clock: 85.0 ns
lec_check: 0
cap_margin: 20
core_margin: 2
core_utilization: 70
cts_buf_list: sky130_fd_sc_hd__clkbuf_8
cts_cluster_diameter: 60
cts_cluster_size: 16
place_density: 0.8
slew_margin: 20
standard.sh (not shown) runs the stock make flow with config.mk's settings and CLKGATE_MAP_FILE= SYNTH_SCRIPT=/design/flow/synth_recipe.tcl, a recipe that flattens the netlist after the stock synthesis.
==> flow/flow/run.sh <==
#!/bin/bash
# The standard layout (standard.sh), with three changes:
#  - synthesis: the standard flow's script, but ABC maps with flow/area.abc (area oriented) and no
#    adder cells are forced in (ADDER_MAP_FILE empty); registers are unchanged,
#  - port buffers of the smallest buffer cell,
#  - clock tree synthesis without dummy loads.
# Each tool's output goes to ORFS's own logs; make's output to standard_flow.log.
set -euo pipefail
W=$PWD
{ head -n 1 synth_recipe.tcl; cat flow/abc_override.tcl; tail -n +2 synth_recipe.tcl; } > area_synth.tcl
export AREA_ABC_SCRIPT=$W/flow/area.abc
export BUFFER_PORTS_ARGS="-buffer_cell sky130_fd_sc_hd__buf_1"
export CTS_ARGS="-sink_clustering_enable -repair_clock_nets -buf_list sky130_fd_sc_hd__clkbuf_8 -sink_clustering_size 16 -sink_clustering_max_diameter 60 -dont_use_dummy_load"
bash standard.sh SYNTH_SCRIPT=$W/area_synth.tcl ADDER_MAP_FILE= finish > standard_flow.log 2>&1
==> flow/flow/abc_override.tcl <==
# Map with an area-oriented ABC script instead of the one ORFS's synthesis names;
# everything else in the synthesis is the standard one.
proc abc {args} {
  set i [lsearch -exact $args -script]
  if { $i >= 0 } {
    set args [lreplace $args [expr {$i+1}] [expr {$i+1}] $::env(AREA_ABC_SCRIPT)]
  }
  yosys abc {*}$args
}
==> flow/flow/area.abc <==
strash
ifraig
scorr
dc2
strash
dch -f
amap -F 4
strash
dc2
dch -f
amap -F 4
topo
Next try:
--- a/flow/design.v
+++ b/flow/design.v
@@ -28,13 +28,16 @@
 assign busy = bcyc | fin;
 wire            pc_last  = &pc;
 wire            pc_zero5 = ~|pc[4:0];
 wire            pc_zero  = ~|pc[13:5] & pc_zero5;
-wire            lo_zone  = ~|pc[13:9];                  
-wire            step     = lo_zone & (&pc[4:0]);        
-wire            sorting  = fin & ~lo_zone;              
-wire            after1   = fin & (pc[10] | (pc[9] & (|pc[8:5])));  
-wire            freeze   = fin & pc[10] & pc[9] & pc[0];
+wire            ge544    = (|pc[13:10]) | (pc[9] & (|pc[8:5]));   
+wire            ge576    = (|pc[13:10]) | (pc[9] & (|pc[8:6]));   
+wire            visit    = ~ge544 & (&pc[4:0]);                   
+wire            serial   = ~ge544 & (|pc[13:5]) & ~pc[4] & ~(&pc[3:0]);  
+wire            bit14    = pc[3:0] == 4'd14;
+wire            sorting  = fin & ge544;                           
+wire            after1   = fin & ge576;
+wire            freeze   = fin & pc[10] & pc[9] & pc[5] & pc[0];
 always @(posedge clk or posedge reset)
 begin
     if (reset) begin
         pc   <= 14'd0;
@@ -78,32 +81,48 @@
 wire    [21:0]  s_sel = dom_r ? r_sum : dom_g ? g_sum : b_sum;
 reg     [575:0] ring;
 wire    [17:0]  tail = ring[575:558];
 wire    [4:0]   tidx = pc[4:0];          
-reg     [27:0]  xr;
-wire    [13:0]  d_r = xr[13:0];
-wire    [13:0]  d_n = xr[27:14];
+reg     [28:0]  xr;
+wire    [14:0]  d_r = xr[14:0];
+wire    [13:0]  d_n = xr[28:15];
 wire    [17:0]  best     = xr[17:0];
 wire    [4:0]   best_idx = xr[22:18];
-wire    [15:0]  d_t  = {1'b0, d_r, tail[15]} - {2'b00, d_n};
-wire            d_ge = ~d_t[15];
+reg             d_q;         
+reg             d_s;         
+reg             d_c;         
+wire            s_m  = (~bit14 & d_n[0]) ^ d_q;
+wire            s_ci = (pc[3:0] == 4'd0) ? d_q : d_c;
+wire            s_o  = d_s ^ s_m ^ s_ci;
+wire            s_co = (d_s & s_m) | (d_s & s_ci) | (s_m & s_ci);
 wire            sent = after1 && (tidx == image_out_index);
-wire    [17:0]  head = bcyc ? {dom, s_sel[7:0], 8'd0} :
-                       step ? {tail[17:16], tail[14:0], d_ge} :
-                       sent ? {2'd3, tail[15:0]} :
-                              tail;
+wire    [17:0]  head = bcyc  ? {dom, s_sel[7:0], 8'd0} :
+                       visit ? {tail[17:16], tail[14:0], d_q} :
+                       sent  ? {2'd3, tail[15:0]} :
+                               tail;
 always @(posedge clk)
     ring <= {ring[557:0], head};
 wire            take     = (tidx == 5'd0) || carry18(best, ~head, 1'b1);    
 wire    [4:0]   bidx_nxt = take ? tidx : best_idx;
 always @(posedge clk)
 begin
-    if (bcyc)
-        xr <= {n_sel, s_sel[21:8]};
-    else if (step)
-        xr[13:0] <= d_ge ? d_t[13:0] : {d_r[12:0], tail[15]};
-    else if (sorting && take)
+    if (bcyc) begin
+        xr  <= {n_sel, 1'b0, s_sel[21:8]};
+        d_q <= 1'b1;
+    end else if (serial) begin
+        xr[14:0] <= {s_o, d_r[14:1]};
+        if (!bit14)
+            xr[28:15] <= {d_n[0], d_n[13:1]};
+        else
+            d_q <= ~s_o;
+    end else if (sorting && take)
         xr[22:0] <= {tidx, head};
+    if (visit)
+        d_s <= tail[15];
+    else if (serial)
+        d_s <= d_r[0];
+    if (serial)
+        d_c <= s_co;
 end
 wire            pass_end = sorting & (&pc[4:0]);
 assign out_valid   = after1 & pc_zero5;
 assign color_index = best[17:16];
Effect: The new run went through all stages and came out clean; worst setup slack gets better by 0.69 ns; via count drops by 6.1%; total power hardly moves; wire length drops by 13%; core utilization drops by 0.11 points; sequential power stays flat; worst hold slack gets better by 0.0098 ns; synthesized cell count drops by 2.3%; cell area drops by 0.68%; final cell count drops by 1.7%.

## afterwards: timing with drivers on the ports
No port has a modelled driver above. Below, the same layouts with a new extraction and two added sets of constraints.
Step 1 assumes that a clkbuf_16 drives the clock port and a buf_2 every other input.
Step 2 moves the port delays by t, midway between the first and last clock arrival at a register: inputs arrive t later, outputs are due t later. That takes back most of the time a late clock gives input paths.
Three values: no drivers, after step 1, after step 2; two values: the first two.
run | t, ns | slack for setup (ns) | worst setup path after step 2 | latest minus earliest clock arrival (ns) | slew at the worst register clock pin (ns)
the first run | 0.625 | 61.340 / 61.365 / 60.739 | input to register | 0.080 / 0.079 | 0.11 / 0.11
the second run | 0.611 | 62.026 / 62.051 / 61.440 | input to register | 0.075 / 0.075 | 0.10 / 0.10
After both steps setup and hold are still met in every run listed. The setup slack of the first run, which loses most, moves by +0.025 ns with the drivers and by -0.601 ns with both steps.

....

What you should do:
From the material above, set down exactly the lines starting at the one with "bash standard.sh SYNTH_SCRIPT=$W/area_synth.tcl" and ending at the one with "pc[5] & pc[0];", end lines included.

Answer:
bash standard.sh SYNTH_SCRIPT=$W/area_synth.tcl ADDER_MAP_FILE= finish > standard_flow.log 2>&1
==> flow/flow/abc_override.tcl <==
# Map with an area-oriented ABC script instead of the one ORFS's synthesis names;
# everything else in the synthesis is the standard one.
proc abc {args} {
  set i [lsearch -exact $args -script]
  if { $i >= 0 } {
    set args [lreplace $args [expr {$i+1}] [expr {$i+1}] $::env(AREA_ABC_SCRIPT)]
  }
  yosys abc {*}$args
}
==> flow/flow/area.abc <==
strash
ifraig
scorr
dc2
strash
dch -f
amap -F 4
strash
dc2
dch -f
amap -F 4
topo
Next try:
--- a/flow/design.v
+++ b/flow/design.v
@@ -28,13 +28,16 @@
 assign busy = bcyc | fin;
 wire            pc_last  = &pc;
 wire            pc_zero5 = ~|pc[4:0];
 wire            pc_zero  = ~|pc[13:5] & pc_zero5;
-wire            lo_zone  = ~|pc[13:9];                  
-wire            step     = lo_zone & (&pc[4:0]);        
-wire            sorting  = fin & ~lo_zone;              
-wire            after1   = fin & (pc[10] | (pc[9] & (|pc[8:5])));  
-wire            freeze   = fin & pc[10] & pc[9] & pc[0];
+wire            ge544    = (|pc[13:10]) | (pc[9] & (|pc[8:5]));   
+wire            ge576    = (|pc[13:10]) | (pc[9] & (|pc[8:6]));   
+wire            visit    = ~ge544 & (&pc[4:0]);                   
+wire            serial   = ~ge544 & (|pc[13:5]) & ~pc[4] & ~(&pc[3:0]);  
+wire            bit14    = pc[3:0] == 4'd14;
+wire            sorting  = fin & ge544;                           
+wire            after1   = fin & ge576;
+wire            freeze   = fin & pc[10] & pc[9] & pc[5] & pc[0];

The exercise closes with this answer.